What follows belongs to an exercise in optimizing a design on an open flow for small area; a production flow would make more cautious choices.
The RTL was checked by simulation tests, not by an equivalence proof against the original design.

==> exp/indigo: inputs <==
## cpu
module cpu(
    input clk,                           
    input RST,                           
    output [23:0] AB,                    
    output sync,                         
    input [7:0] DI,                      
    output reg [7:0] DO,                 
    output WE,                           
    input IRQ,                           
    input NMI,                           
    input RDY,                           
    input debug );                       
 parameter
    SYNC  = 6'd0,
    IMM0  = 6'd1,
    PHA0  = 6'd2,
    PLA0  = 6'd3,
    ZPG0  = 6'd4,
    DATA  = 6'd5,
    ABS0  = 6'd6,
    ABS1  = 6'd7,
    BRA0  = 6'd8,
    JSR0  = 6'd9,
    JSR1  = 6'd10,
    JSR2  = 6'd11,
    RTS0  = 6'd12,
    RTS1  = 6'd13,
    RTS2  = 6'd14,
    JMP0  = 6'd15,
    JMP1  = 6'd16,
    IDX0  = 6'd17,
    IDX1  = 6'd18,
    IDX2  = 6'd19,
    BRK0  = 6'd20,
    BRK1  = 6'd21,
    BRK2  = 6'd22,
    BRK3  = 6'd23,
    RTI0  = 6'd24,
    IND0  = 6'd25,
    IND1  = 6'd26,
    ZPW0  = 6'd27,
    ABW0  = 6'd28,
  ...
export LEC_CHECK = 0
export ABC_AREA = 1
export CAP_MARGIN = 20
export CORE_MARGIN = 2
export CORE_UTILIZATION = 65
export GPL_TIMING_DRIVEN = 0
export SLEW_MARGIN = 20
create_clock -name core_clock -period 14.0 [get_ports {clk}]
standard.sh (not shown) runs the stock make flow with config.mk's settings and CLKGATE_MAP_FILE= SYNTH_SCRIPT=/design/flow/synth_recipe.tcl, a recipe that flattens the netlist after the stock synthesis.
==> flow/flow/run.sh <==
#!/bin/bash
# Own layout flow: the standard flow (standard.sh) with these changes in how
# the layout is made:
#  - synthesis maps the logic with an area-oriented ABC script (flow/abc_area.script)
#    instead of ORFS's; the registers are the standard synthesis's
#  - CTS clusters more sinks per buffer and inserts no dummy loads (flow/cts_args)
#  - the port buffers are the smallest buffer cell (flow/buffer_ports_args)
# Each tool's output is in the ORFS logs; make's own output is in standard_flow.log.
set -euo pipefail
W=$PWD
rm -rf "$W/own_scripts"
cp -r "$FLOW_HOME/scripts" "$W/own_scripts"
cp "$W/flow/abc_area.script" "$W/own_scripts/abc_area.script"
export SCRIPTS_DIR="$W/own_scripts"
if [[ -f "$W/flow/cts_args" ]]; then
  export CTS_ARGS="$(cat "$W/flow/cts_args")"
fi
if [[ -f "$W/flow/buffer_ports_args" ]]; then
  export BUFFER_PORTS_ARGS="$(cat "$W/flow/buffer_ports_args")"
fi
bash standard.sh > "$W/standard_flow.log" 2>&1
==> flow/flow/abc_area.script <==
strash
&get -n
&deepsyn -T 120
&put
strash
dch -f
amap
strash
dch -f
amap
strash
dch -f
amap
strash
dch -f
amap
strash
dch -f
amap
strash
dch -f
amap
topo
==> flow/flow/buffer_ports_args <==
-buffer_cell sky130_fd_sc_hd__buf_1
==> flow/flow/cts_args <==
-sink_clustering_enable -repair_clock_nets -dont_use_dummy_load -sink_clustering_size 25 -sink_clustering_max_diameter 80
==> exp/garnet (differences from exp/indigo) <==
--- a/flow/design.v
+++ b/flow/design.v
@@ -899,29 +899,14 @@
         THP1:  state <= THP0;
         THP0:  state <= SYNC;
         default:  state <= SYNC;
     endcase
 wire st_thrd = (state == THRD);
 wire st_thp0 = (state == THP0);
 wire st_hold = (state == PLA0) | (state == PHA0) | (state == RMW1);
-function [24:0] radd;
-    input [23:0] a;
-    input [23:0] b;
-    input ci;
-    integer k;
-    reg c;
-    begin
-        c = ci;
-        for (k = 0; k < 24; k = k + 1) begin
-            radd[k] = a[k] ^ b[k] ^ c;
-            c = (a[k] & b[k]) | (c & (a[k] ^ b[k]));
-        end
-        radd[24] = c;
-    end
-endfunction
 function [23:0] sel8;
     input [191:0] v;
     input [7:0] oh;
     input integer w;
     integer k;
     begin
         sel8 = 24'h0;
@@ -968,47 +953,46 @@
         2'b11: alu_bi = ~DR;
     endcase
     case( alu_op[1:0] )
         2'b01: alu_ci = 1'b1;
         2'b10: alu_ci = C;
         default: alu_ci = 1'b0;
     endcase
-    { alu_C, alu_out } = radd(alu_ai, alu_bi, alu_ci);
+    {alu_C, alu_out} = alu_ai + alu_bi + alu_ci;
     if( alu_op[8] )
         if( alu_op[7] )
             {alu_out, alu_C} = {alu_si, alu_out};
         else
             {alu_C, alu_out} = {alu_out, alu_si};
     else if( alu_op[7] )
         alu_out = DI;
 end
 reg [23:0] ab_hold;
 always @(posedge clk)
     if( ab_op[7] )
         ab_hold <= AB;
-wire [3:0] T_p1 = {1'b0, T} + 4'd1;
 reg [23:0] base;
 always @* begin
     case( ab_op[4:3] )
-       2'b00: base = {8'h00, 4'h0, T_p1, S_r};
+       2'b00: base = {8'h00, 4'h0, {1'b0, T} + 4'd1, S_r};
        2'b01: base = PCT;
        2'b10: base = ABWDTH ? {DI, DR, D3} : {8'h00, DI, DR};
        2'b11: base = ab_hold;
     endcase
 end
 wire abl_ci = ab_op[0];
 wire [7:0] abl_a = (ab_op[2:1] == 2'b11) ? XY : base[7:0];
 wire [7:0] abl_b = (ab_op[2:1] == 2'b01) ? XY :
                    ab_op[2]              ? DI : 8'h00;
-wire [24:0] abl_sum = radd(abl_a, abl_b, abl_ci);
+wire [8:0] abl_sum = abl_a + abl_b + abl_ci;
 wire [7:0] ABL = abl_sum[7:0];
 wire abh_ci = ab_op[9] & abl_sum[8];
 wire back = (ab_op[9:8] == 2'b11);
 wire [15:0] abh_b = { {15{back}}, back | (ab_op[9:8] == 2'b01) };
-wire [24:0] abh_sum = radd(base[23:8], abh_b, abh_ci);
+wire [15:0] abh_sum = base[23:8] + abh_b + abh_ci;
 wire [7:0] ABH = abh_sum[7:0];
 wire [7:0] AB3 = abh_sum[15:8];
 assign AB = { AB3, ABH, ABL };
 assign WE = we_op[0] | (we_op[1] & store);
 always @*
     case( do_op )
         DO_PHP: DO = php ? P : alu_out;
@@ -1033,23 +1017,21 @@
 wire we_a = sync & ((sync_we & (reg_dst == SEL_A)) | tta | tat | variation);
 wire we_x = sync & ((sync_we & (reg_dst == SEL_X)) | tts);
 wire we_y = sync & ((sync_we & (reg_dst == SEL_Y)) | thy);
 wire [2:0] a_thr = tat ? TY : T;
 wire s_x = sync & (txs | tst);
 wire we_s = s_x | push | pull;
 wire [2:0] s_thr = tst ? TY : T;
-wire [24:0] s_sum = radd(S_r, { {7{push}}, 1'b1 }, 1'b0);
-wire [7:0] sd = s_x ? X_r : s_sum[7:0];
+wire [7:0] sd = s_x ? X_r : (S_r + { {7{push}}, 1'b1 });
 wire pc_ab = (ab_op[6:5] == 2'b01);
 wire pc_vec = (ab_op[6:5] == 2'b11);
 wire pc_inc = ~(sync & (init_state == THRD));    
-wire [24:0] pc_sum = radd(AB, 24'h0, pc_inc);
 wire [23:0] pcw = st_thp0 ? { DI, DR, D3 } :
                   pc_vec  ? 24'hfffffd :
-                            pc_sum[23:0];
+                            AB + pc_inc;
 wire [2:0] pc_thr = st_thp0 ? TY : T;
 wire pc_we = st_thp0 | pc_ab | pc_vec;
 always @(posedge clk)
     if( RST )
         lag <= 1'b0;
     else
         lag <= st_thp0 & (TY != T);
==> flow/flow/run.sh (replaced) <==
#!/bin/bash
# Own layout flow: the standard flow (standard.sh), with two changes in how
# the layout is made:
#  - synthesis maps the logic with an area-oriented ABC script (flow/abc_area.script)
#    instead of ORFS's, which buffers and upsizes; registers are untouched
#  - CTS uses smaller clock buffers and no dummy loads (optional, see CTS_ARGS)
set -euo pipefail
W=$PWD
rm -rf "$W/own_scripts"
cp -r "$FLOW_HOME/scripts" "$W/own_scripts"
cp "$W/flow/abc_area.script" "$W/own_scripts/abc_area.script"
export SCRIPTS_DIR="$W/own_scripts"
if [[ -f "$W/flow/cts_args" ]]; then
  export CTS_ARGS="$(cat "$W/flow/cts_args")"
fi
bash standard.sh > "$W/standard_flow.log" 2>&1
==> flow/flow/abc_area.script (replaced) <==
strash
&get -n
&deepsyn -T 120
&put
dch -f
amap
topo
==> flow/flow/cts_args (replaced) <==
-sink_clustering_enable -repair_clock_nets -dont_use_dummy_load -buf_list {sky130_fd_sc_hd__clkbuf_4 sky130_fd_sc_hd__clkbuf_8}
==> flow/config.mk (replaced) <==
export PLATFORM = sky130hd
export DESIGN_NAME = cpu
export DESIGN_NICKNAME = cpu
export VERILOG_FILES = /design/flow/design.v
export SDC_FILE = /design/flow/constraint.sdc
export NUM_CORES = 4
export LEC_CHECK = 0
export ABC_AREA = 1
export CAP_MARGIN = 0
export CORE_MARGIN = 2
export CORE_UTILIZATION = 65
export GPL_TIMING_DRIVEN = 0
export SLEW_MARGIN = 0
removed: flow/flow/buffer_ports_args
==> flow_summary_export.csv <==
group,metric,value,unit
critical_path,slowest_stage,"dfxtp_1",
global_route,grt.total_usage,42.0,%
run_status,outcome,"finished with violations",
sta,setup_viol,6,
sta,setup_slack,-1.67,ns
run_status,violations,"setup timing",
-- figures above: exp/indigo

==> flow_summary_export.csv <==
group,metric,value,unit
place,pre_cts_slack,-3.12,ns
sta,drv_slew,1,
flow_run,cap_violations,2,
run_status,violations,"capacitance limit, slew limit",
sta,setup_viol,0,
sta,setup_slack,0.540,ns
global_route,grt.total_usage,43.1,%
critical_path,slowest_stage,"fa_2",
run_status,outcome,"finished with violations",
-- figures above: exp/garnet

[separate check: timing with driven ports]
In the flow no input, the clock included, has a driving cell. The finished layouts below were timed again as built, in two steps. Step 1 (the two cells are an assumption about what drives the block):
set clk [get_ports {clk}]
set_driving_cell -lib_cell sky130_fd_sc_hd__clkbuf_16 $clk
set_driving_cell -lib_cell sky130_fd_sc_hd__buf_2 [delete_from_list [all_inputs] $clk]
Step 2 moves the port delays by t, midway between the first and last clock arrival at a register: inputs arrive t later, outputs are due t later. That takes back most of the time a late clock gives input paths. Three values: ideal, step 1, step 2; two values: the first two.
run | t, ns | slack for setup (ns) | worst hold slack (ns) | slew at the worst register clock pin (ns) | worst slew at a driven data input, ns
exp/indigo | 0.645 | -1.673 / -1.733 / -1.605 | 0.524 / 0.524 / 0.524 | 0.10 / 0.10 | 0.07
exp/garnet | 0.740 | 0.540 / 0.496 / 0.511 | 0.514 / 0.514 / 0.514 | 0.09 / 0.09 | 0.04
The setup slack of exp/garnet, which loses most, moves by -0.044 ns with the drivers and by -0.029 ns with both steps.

_____

Copy the records above exactly, beginning at the line that contains "-- figures above: exp/garnet" and stopping after the line that contains "set_driving_cell -lib_cell sky130_fd_sc_hd__clkbuf_16".

-- figures above: exp/garnet

[separate check: timing with driven ports]
In the flow no input, the clock included, has a driving cell. The finished layouts below were timed again as built, in two steps. Step 1 (the two cells are an assumption about what drives the block):
set clk [get_ports {clk}]
set_driving_cell -lib_cell sky130_fd_sc_hd__clkbuf_16 $clk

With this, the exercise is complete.